Era la fine del 2014 quando la Protezione civile presentò un piano di interventi anti-nubifragio. Il Comune, che annunciò il 17esimo posto su 60 capoluoghi in materia di “lavoro di mitigazione del rischio”, presentò tra l’altro i lavori di realizzazione di 4 casse d’espansione lungo il Rio Maggiore: costo 1,8 milioni di euro a carico delle ditte che stanno costruendo un nuovo quartiere – il cosiddetto Nuovo Centro – che passa sopra al torrente interrato. In quell’occasione fu sottolineata la riduzione del rischio idraulico per circa 4mila livornesi soprattutto dell’Ardenza. Altri lavori sul Maggiore erano stati eseguiti già nel 2003. Sul Rio Ardenza nel 2003 e nel 2007. Eppure per il climatologo Massimiliano Fazzini, docente dell’università di Camerino e Ferrara e membro dell’Associazione nazionale dei geomorfologi, “è fondamentale rivedere l’assetto idraulico della città ed in particolare del Rio Maggiore” perché “neppure i recenti lavori di messa in sicurezza mediante la costruzione di vasi di espansione hanno risolto il problema che anzi si è mostrato in tutta la sua drammaticità”.

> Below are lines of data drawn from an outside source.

## config.mk

```make
export PLATFORM = sky130hd
export DESIGN_NAME = axil_reg_bridge
export DESIGN_NICKNAME = d
export VERILOG_FILES = /design/src/rtl/tlk2711_reg_pkg.sv /design/src/rtl/axil_reg_bridge.sv
export SDC_FILE = /design/constraint.sdc
export NUM_CORES = 1
export LEC_CHECK = 0
export CAP_MARGIN = 0
export CORE_AREA = 2 2 155 157
export CTS_BUF_LIST = sky130_fd_sc_hd__clkbuf_8
export CTS_CLUSTER_DIAMETER = 50
export CTS_CLUSTER_SIZE = 25
export DETAILED_ROUTE_END_ITERATION = 10
export DIE_AREA = 0 0 157 159
export DONT_BUFFER_PORTS = 1
export REMOVE_ABC_BUFFERS = 1
export SLEW_MARGIN = 5
export SYNTH_ARGS = -nofsm -noshare
export SYNTH_HDL_FRONTEND = slang
export SYNTH_SLANG_ARGS = --single-unit
```

## constraint.sdc

```tcl
create_clock -name clk -period 6.9 [get_ports clk]
set_input_delay 1.38 -clock clk [delete_from_list [all_inputs] [get_ports clk]]
set_output_delay 1.38 -clock clk [all_outputs]
set_load 0.005 [all_outputs]
```

## src/rtl/tlk2711_reg_pkg.sv

```systemverilog
// Shared constants and FSM state types for the TLK2711 register bus bridge.
// AXI response codes, register bus widths, write/read FSM encodings.
package tlk2711_reg_pkg;

  localparam int REG_AW = 16;
  localparam int REG_DW = 64;

  localparam logic [1:0] RESP_OKAY   = 2'b00;
  localparam logic [1:0] RESP_SLVERR = 2'b10;

  typedef enum logic [1:0] {
    W_IDLE,
    W_ISSUE,
    W_RESP
  } wr_state_t;

  typedef enum logic [1:0] {
    R_IDLE,
    R_WAIT,
    R_RESP
  } rd_state_t;

endpackage

```

## src/rtl/axil_reg_bridge.sv

```systemverilog
// AXI4-Lite slave to single-cycle reg_wen/reg_ren strobe bus; write strobe one cycle after AW+W, read data sampled RD_LATENCY after reg_ren.
// Each channel holds one transaction; AW/W/AR are refused until bready/rready completes the response.
module axil_reg_bridge
  import tlk2711_reg_pkg::*;
#(
  parameter int AXI_ADDR_WIDTH = 40,
  parameter int RD_LATENCY     = 1
) (
  input  logic                      clk,
  input  logic                      rst,
  input  logic [AXI_ADDR_WIDTH-1:0] s_axil_awaddr,
  input  logic                      s_axil_awvalid,
  output logic                      s_axil_awready,
  input  logic [REG_DW-1:0]         s_axil_wdata,
  input  logic [7:0]                s_axil_wstrb,
  input  logic                      s_axil_wvalid,
  output logic                      s_axil_wready,
  output logic [1:0]                s_axil_bresp,
  output logic                      s_axil_bvalid,
  input  logic                      s_axil_bready,
  input  logic [AXI_ADDR_WIDTH-1:0] s_axil_araddr,
  input  logic                      s_axil_arvalid,
  output logic                      s_axil_arready,
  output logic [REG_DW-1:0]         s_axil_rdata,
  output logic [1:0]                s_axil_rresp,
  output logic                      s_axil_rvalid,
  input  logic                      s_axil_rready,
  output logic                      o_reg_wen,
  output logic [REG_AW-1:0]         o_reg_waddr,
  output logic [REG_DW-1:0]         o_reg_wdata,
  output logic                      o_reg_ren,
  output logic [REG_AW-1:0]         o_reg_raddr,
  input  logic [REG_DW-1:0]         i_reg_rdata
);

  localparam logic [2:0] LP_RD_LAT = 3'(RD_LATENCY);

  wr_state_t           r_wstate, w_wstate_nxt;
  logic                r_aw_held, r_w_held, w_aw_held_nxt, w_w_held_nxt;
  logic                r_awready, r_wready, w_aw_hs, w_w_hs, w_wr_ok;
  logic [REG_AW-1:0]   r_awaddr;
  logic [REG_DW-1:0]   r_wdata;
  logic [7:0]          r_wstrb;
  logic [1:0]          r_bresp;

  rd_state_t           r_rstate, w_rstate_nxt;
  logic                r_arready, r_ren, r_rerr, w_ar_hs;
  logic [2:0]          r_cnt;
  logic [REG_AW-1:0]   r_raddr;
  logic [REG_DW-1:0]   r_rdata;
  logic [1:0]          r_rresp;

  logic                w_unused;
  assign w_unused = ^{s_axil_awaddr[AXI_ADDR_WIDTH-1:REG_AW], s_axil_araddr[AXI_ADDR_WIDTH-1:REG_AW]};

  always_comb begin
    w_aw_hs       = s_axil_awvalid && r_awready;
    w_w_hs        = s_axil_wvalid && r_wready;
    w_aw_held_nxt = r_aw_held || w_aw_hs;
    w_w_held_nxt  = r_w_held || w_w_hs;
    w_wstate_nxt  = r_wstate;
    case (r_wstate)
      W_IDLE: begin
        if (w_aw_held_nxt && w_w_held_nxt) begin
          w_wstate_nxt  = W_ISSUE;
          w_aw_held_nxt = 1'b0;
          w_w_held_nxt  = 1'b0;
        end
      end
      W_ISSUE: w_wstate_nxt = W_RESP;
      W_RESP:  if (s_axil_bready) w_wstate_nxt = W_IDLE;
      default: w_wstate_nxt = W_IDLE;
    endcase
    // Only full, 8-byte-aligned writes reach the register manager.
    w_wr_ok = (r_awaddr[2:0] == 3'd0) && (r_wstrb == 8'hFF);
  end

  always_ff @(posedge clk or posedge rst) begin
    if (rst) begin
      r_wstate  <= W_IDLE;
      r_aw_held <= 1'b0;
      r_w_held  <= 1'b0;
      r_awready <= 1'b0;
      r_wready  <= 1'b0;
      r_awaddr  <= '0;
      r_wdata   <= '0;
      r_wstrb   <= '0;
      r_bresp   <= RESP_OKAY;
    end else begin
      r_wstate  <= w_wstate_nxt;
      r_aw_held <= w_aw_held_nxt;
      r_w_held  <= w_w_held_nxt;
      r_awready <= (w_wstate_nxt == W_IDLE) && !w_aw_held_nxt;
      r_wready  <= (w_wstate_nxt == W_IDLE) && !w_w_held_nxt;
      if (w_aw_hs) r_awaddr <= s_axil_awaddr[REG_AW-1:0];
      if (w_w_hs) begin
        r_wdata <= s_axil_wdata;
        r_wstrb <= s_axil_wstrb;
      end
      if (r_wstate == W_ISSUE) r_bresp <= w_wr_ok ? RESP_OKAY : RESP_SLVERR;
    end
  end

  always_comb begin
    w_ar_hs      = s_axil_arvalid && r_arready;
    w_rstate_nxt = r_rstate;
    case (r_rstate)
      R_IDLE:  if (w_ar_hs) w_rstate_nxt = R_WAIT;
      R_WAIT:  if (r_cnt == 3'd0) w_rstate_nxt = R_RESP;
      R_RESP:  if (s_axil_rready) w_rstate_nxt = R_IDLE;
      default: w_rstate_nxt = R_IDLE;
    endcase
  end

  always_ff @(posedge clk or posedge rst) begin
    if (rst) begin
      r_rstate  <= R_IDLE;
      r_arready <= 1'b0;
      r_ren     <= 1'b0;
      r_rerr    <= 1'b0;
      r_cnt     <= '0;
      r_raddr   <= '0;
      r_rdata   <= '0;
      r_rresp   <= RESP_OKAY;
    end else begin
      r_rstate  <= w_rstate_nxt;
      r_arready <= (w_rstate_nxt == R_IDLE);
      r_ren     <= w_ar_hs && (s_axil_araddr[2:0] == 3'd0);
      if (w_ar_hs) begin
        r_raddr <= s_axil_araddr[REG_AW-1:0];
        r_rerr  <= (s_axil_araddr[2:0] != 3'd0);
        r_cnt   <= LP_RD_LAT;
      end else if ((r_rstate == R_WAIT) && (r_cnt != 3'd0)) begin
        r_cnt <= r_cnt - 3'd1;
      end
      // Misaligned reads keep the same latency but never expose register data.
      if ((r_rstate == R_WAIT) && (r_cnt == 3'd0)) begin
        r_rdata <= r_rerr ? '0 : i_reg_rdata;
        r_rresp <= r_rerr ? RESP_SLVERR : RESP_OKAY;
      end
    end
  end

  assign s_axil_awready = r_awready;
  assign s_axil_wready  = r_wready;
  assign s_axil_bvalid  = (r_wstate == W_RESP);
  assign s_axil_bresp   = r_bresp;
  assign o_reg_wen      = (r_wstate == W_ISSUE) && w_wr_ok;
  assign o_reg_waddr    = r_awaddr;
  assign o_reg_wdata    = r_wdata;

  assign s_axil_arready = r_arready;
  assign s_axil_rvalid  = (r_rstate == R_RESP);
  assign s_axil_rdata   = r_rdata;
  assign s_axil_rresp   = r_rresp;
  assign o_reg_ren      = r_ren;
  assign o_reg_raddr    = r_raddr;

endmodule

```

==> summary.txt, run 1 <==
Power
  – Worst VDD drop: 0.142 mV
  – P_int: 0.00235 W
  – Switch Pwr: 0.00125 W
  – Flop pwr share: 0.579
  – Logic pwr share: 0.230
  – PD cells: 458 nW/um2
  – P_leak: 3.34 nW
  – Clock group share of total power: 0.191
  – Sw frac: 0.348

Timing
  – Tmin final: 3.18 ns
  – Max-slew violations: 0
  – Final number of setup-violating endpoints: 0
  – Setup TNS: 0 ns
  – Clock skew: 0.0186 ns
  – Tightest Pin Transition: 1.01 ns
  – Max frequency: 0.314 GHz
  – Relative slew slack: 0.327
  – RSZ-0062 raised after global routing: no
  – Period utilization: 0.461
  – Final Hold Viols: 0

Worst setup path
  – Required time of the critical path: 5.52 ns
  – Critical path class: reg -> out
  – Crit end category: output port
  – Worst EP arrival: 1.80 ns
  – Crit-path max FO: 3
  – Crit start category: register

Placement
  – Gpl congestion: 0.782
  – Post-DP HPWL: 12.0 mm
  – Placed cells: 854
  – Port bufs: 0
  – Placed Area: 7490 um2

Cells and area
  – Synth-to-Final Area Change: 8.87%
  – Final instance area: 7860 um2
  – Share of cells above drive strength 1: 0.258
  – Finished Layout Cells: 885
  – NumNets Final: 779
  – ANT cells: 0
  – Commonest cells after routing, fill and taps aside: dfrtp_1, mux2_2, nand2_1
  – Commonest non-fill, non-tap cell in the layout: dfrtp_1

Floorplanning
  – Die width: 157 um
  – Initial Util: 0.311
  – Die footprint: 25000 um2
  – Die H: 159 um
  – Core area: 23200 um2
  – Rows: 56
  – # IOs: 394

Global route
  – Vias in the first global route: 4306
  – Initial antenna violation count: 1
  – Largest net degree at the start of global routing: 111
  – GRT Util Overall: 0.124
  – First-pass GRT wire length: 23.9 mm
  – GR Overflow Total: 0

Routing
  – Routed Antenna Nets: 0
  – Via Count: 4047
  – Total Wirelength: 15.8 mm
  – Vias/cell: 4.57
  – Initial DRC count: 187
  – TritonRoute pass-1 iters: 4
  – WL/cell: 17.9 um
  – Drt drc: 0

CTS
  – Clock root buffer: clkbuf_8
  – Post-cts sizing count: 0
  – CTS Buf Count: 17
  – H-tree Lvls: 4
  – Clk slew on worst S/H paths: 0.10 ns
  – CTS tree: yes
  – Num Clock Sinks: 184
  – Clock buffer depth: 2
  – Hold_buf cts: 0
  – Post-CTS Repair Setup Buffers: 0
  – Clock Latency Late Sink: 0.45 ns

Synth
  – Syn avg cell area: 12.8 um2
  – Synth cell types: 29
  – Mapped Cells: 563
  – Synthesized flop and latch total: 184
  – Sequential area share after synthesis: 0.638
  – Number of synthesis warnings: 0
  – Cell Area, Synth: 7220 um2

Job
  – Max Cap Viol: 0

Outcome
  – Status: complete, no violations

Min path
  – Worst Hold Class: reg -> reg
==> synth_stat cells, drive strengths merged <==
cell type	instances	area, um2
inv	6	22.5
nor2	8	30.0
mux2	106	1200
nor2b	3	18.8
a21oi	3	15.0
o21ai	66	330
and2	1	6.26
nand4b	1	8.76
nor4	3	18.8
nor3	2	10.0
clkbuf	12	47.6
or3b	1	8.76
nand4	1	6.26
nor3b	1	18.8
ha	2	25.0
buf	21	123
nand2	70	263
xnor2	1	8.76
conb	1	3.75
nand3b	1	20.0
a211oi	2	15.0
o31ai	1	7.51
dfrtp	184	4600
nand2b	66	413
==> logic make-up after synthesis <==
logic type	synth area share
buffers and inverters	0.0267
flip-flops	0.638
adder cells (fa/ha/maj)	0.00346
AND/OR/NAND/NOR	0.114
other	0.000519
AO/OA/AOI/OAI	0.0509
multiplexers	0.166
XOR/XNOR	0.00121
==> state kept, by name, summed over array words and instances (netlist names) <==
register	cells
o_reg_wdata	64
s_axil_rdata	64
o_reg_raddr	16
o_reg_waddr	16
r_wstrb	8
r_cnt	3
r_rstate	2
r_wstate	2
o_reg_ren	1
r_aw_held	1
r_rerr	1
r_w_held	1
s_axil_arready	1
s_axil_awready	1
s_axil_bresp	1
s_axil_rresp	1
s_axil_wready	1
==> area by class of cell <==
class,instances,area [um2]
Fill cell,2263,15300
Multi-Input combinational cell,341,2430
Timing Repair Buffer,4,30.0
Tap cell,319,399
Sequential cell,184,4600
Inverter,6,27.5
Clock buffer,18,248
Clock inverter,13,123
==> through the flow <==
stage / total power (W) / utilization / hold WS (ns) / setup WS [ns]
6_report: 0.00360 / 0.339 / 0.517 / 3.72
5_1_grt: 0.00388 / 0.339 / 0.539 / 3.55
3_3_place_gp: 0.00290 / 0.323 / 0.490 / 3.94
2_1_floorplan: 0.00266 / - / 0.472 / 0.520
4_1_cts: 0.00368 / 0.339 / 0.516 / 3.65
3_5_place_dp: 0.00298 / 0.323 / 0.498 / 3.81
==> power by group through the flow <==
stage	sequential, W	combinational [W]	clock, W
after global placement	0.00211	0.000793	0
after floorplan	0.00195	0.000711	0
after CTS	0.00210	0.000850	0.000723
after detailed placement	0.00212	0.000857	0
final	0.00209	0.000830	0.000687
after global routing	0.00216	0.000950	0.000776
==> critical path, cell delays in order (launching register included) <==
cell and delay [ns]:
dfrtp_1 0.42, or3b_2 0.48, nor4_1 0.47
==> path summary, 6_finish.rpt <==
| path | endpoint | cells after the start | from | slack (ns) |
|---|---|---|---|---|
| setup / recovery | o_reg_wen | 2 | o_reg_waddr[0]$_DFFE_PP0P_ | 3.72 |
| hold / removal | r_wstrb[1]$_DFFE_PP0P_ | 1 | r_wstrb[1]$_DFFE_PP0P_ | 0.52 |
| setup reg to reg | s_axil_rresp[1]$_DFFE_PP0P_ | 6 | r_cnt[0]$_DFFE_PP0P_ | 4.56 |
| hold reg to reg | r_wstrb[1]$_DFFE_PP0P_ | 1 | r_wstrb[1]$_DFFE_PP0P_ | 0.52 |
| max in group asynchronous | o_reg_wdata[5]$_DFFE_PP0P_ | 2 | rst | 4.33 |
| min in group asynchronous | s_axil_rdata[53]$_DFFE_PP0P_ | 1 | rst | 0.92 |
==> per-layer routing <==
layer / track usage / part of all wire / wire length (um)
met1: 0.127 / 0.36 / 5660
met2: 0.224 / 0.52 / 8200
met3: 0.0525 / 0.11 / 1680
met4: 0.0413 / 0.016 / 257
met5: 0 / 0.00063 / 10
Note: power is estimated with default switching activity, not from simulation.
==> run 2: changes to the inputs <==
--- a/config.mk
+++ b/config.mk
@@ -5,13 +5,14 @@
 export SDC_FILE = /design/constraint.sdc
 export NUM_CORES = 1
 export LEC_CHECK = 0
+export ABC_AREA = 1
 export CAP_MARGIN = 0
-export CORE_AREA = 2 2 155 157
+export CORE_AREA = 2 2 153 155
 export CTS_BUF_LIST = sky130_fd_sc_hd__clkbuf_8
 export CTS_CLUSTER_DIAMETER = 50
 export CTS_CLUSTER_SIZE = 25
 export DETAILED_ROUTE_END_ITERATION = 10
-export DIE_AREA = 0 0 157 159
+export DIE_AREA = 0 0 155 157
 export DONT_BUFFER_PORTS = 1
 export REMOVE_ABC_BUFFERS = 1
 export SLEW_MARGIN = 5
==> constraint.sdc (replaced) <==
create_clock -name clk -period 2.9 [get_ports clk]
set_input_delay 0.58 -clock clk [delete_from_list [all_inputs] [get_ports clk]]
set_output_delay 0.58 -clock clk [all_outputs]
set_load 0.005 [all_outputs]
==> summary.txt, run 2 <==
Outcome
  – Status: complete, no violations

Synth
  – Mapped Cells: 769 (+37%)
  – Synth top area share: 0.653 (+0.0157)
  – Sequential area share after synthesis: 0.653 (+0.0157)
  – EDFF count, synth: 0 (unchanged)
  – Most common cell in the synthesized netlist: nand2_1
  – Number of synthesis warnings: 0 (unchanged)
  – Synth top area cells: dfrtp_1, nand2_1, mux2_2
  – Synth area leader: dfrtp_1
  – Post-synth top cells: nand2_1, dfrtp_1, inv_1, nor2_1, mux2_2
  – Synth cell types: 19 (-34%)
  – Synthesized flop and latch total: 184 (unchanged)
  – Cell Area, Synth: 7050 um2 (-2.4%)
  – Syn avg cell area: 9.17 um2 (-29%)
  – Asr flop ratio synth: 1.00 (unchanged)
  – Ys flop type: dfrtp_1

Routing
  – WL/cell: 16.1 um (-9.8%)
  – Total Wirelength: 17.1 mm (+8.3%)
  – TritonRoute pass-1 iters: 5 (+1)
  – Via Count: 4779 (+18%)
  – Drt drc: 0 (unchanged)
  – Initial DRC count: 252 (+35%)
  – Routed Antenna Nets: 0 (unchanged)
  – Vias/cell: 4.50 (-1.6%)

Global route
  – Vias in the first global route: 4827 (+12%)
  – GRT Util Overall: 0.137 (+0.0132)
  – GR Overflow Total: 0 (unchanged)
  – Initial antenna violation count: 1 (unchanged)
  – GR Util met1: 0.158 (+0.0308)
  – Grt met3 use: 0.0564 (+0.00391)
  – First-pass GRT wire length: 25.9 mm (+8.4%)
  – Largest net degree at the start of global routing: 74 (-33%)
  – Grt peak-use layer: met2
  – GR Layer Usage met2: 0.228 (+0.00324)

Floorplanning
  – Die H: 157 um (-1.3%)
  – Rows: 55 (-1.8%)
  – Die width: 155 um (-1.3%)
  – Initial Util: 0.313 (+0.00181)
  – # IOs: 394 (unchanged)
  – Die footprint: 24300 um2 (-2.5%)
  – Core area: 22500 um2 (-3.0%)

Placement
  – Port bufs: 0 (unchanged)
  – Gpl congestion: 0.731 (-6.5%)
  – Placement Setup Slack: 1.23 ns (-2.58 ns)
  – Placed Area: 7320 um2 (-2.3%)
  – Post-DP HPWL: 12.1 mm (+1.0%)

Timing
  – Relative slew slack: 0.512 (+0.185)
  – Period utilization: 0.671
  – Worst hold slack: 0.0172 ns (-0.499 ns)
  – Max-slew violations: 0 (unchanged)
  – Final Hold Viols: 0 (unchanged)
  – Max frequency: 0.514 GHz
  – Clock skew: 0.0200 ns (+0.00136 ns)
  – Tightest Pin Transition: 0.730 ns (-0.279 ns)
  – Final number of setup-violating endpoints: 0 (unchanged)
  – Setup WS post-layout: 0.955 ns (-2.77 ns)
  – Tmin final: 1.95 ns
  – RSZ-0062 raised after global routing: no

CTS
  – Clock root buffer: clkbuf_8
  – Post-cts sizing count: 0 (unchanged)
  – CTS Buf Count: 17 (unchanged)
  – H-tree Lvls: 4 (unchanged)
  – Hold_buf cts: 0 (unchanged)
  – CTS tree: yes
  – Clock Latency Late Sink: 0.45 ns (about the same)
  – Post-CTS Repair Setup Buffers: 0 (unchanged)
  – Num Clock Sinks: 184 (unchanged)
  – Clock buffer depth: 2 (unchanged)
  – Clk slew on worst S/H paths: 0.11 ns (about the same)

Worst setup path
  – Required time of the critical path: 2.32 ns (-3.20 ns)
  – Crit start category: register
  – Reg2Reg Capture Point: s_axil_rdata[16]$_DFFE_PP0P_
  – Worst r2r src: r_cnt[1]$_DFFE_PP0P_
  – Crit path largest cell delay: 0.42 ns (-0.06 ns)
  – Crit path to: o_reg_wen
  – Worst path slowest cell: dfrtp_1
  – CP Cell Sequence: inv_1 > nand2_1 > nor2_1 > nand2_1 > nor2_1
  – Critical path launch point: o_reg_waddr[0]$_DFFE_PP0P_
  – FF-to-FF path depth: 8 (+2)
  – Worst reg-to-reg setup slack: 1.31 ns (-3.25 ns)
  – Crit-path max FO: 2 (-1)
  – Crit end category: output port
  – Worst EP arrival: 1.37 ns (-0.43 ns)
  – Critical path class: reg -> out

Power
  – PD cells: 1070 nW/um2 (+130%)
  – Worst VDD drop: 0.382 mV (+170%)
  – P_leak: 4.20 nW (+26%)

Cells and area
  – Commonest non-fill, non-tap cell in the layout: nand2_1
  – Commonest cells after routing, fill and taps aside: nand2_1, dfrtp_1, inv_1
  – Synth-to-Final Area Change: 9.41%
  – Share of cells above drive strength 1: 0.0786 (-0.179)
  – Final instance area: 7710 um2 (-1.9%)
  – NumNets Final: 988 (+27%)

Min path
  – Worst Hold Class: in -> async

Job
  – Max Cap Viol: 0 (unchanged)
==> run 2: power by group <==
group	internal [W]	switching (W)	total, W	leakage, nW
logic	0.000698	0.00113	0.00183	1.65
clock network	0.000680	0.00101	0.00169	0.197
registers	0.00376	0.000998	0.00476	2.35
==> run 2: metrics by stage <==
stage,power [W],utilization,setup TNS (ns),cells
final,0.00828,0.343,0,1062
after global routing,0.00896,0.343,0,1061
after CTS,0.00843,0.343,0,1061
after detailed placement,0.00669,0.325,0,1029
after global placement,0.00661,0.325,0,1029
after floorplan,0.00596,-,-516.84,735
==> run 2: worst min-delay path by stage <==
stage | start | end | slack (ns) | cells past startpoint
2_1_floorplan | r_wstrb[0]$_DFFE_PP0P_ | r_wstrb[0]$_DFFE_PP0P_ | 0.45 | 2
3_3_place_gp | r_wstrb[0]$_DFFE_PP0P_ | r_wstrb[0]$_DFFE_PP0P_ | 0.46 | 2
3_5_place_dp | r_wstrb[0]$_DFFE_PP0P_ | r_wstrb[0]$_DFFE_PP0P_ | 0.47 | 2
4_1_cts | rst | s_axil_rdata[40]$_DFFE_PP0P_ | 0.01 | 1
5_1_grt | rst | o_reg_waddr[15]$_DFFE_PP0P_ | 0.02 | 1
6_report | rst | s_axil_rdata[37]$_DFFE_PP0P_ | 0.02 | 1
==> run 2: cell families (layout without fill, tap and decap cells) <==
| family | after synthesis | in the layout | synth area share |
|---|---|---|---|
| simple gates | 497 | 497 | 0.269 |
| compound gates | 14 | 14 | 0.0103 |
| buf+inv | 58 | 64 | 0.0424 |
| flops | 184 | 184 | 0.653 |
| other cells | 1 | 3 | 0.000532 |
| fa+ha+maj | 2 | 2 | 0.00355 |
| mux | 13 | 13 | 0.0208 |
==> run 2: critical path: cells and delay by family, from the launching register on <==
kind / cells / cell delay [ns]
AND/OR/NAND/NOR: 4 / 0.43
flip-flops: 1 / 0.42
buffers and inverters: 1 / 0.08
==> run 2: routing by layer <==
metal | vias up | part of all wire
met3 | 18 | 0.096
met4 | 0 | 0.019
met2 | 240 | 0.48
met5 | - | 0
met1 | 2221 | 0.40
li1 | 2300 | -
==> run 2: layout make-up <==
class	instances	area (um2)
Inverter	23	93.8
Clock inverter	13	124
Timing Repair Buffer	9	118
Antenna cell	1	2.50
Clock buffer	19	262
Multi-Input combinational cell	528	2150
Fill cell	2319	14800
Tap cell	285	357
Sequential cell	184	4600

Mentre si interroga sul perché, Livorno vede i graffi sulla propria faccia: piazza delle Carrozze, nel borgo di Montenero, è una distesa di fango e calcinacci; Barriera Margherita – arrivo e partenza delle passeggiate sul mare – soffocata da un metro e mezzo d’acqua; e poi macchine sui cancelli, macchine sulle rive dei torrenti, tettucci di macchine che spuntano a pelo d’acqua, macchine su altre macchine. I viali a mare – pieni anche d’inverno – si svuotano, diafani per la paura, e si riempie facebook: gli appelli per tanti cani scomparsi, quelli per fermare il traffico dei ciaccioni, i curiosi, i ringraziamenti pubblici ai vicini che hanno aiutato a spalare fango, le offerte di case e vestiti (“5 maglie, 5 paia di calzini, 4 body bambino”). Ci si fa coraggio con un verso dell’inno della squadra di calcio, Non piegare un istante giammai, o con la una canzone di Bobo Rondelli su Madame Sitrì, la maitresse del bordello più esclusivo della città: Viaggio d’andata, senza ritorno / bella Livorno, io mi fermo qui. Livorno ritrova in mezzo alla mota l’amore per se stessa che spesso dimentica a beneficio dell’apatia. Avvisi pubblici, sempre sui social: “Ora prendo la macchina e vado ad aiutare. Chi viene?”, “Al PalaModigliani raduno dei volontari per capire dove serve aiutare”. Gira la foto di un furgone di una ditta edile carico di volontari pronti a lavorare gratis di domenica. I livornesi sembrano ritrovare quello che il direttore del Vernacoliere Mario Cardinali rimprovera da anni alla città di aver perso: lo spirito dei tempi “della solidarietà e dell’amore del prossimo, del non arrendersi mai, della voglia di combattere”. La carica la suona il direttore del seminario, don Paolo Razzauti, ex vicario della Diocesi: “Anche questa volta ce la faremo, perché siamo ‘di scoglio’ ed i nostri volti sono ‘scolpiti’ dal libeccio”.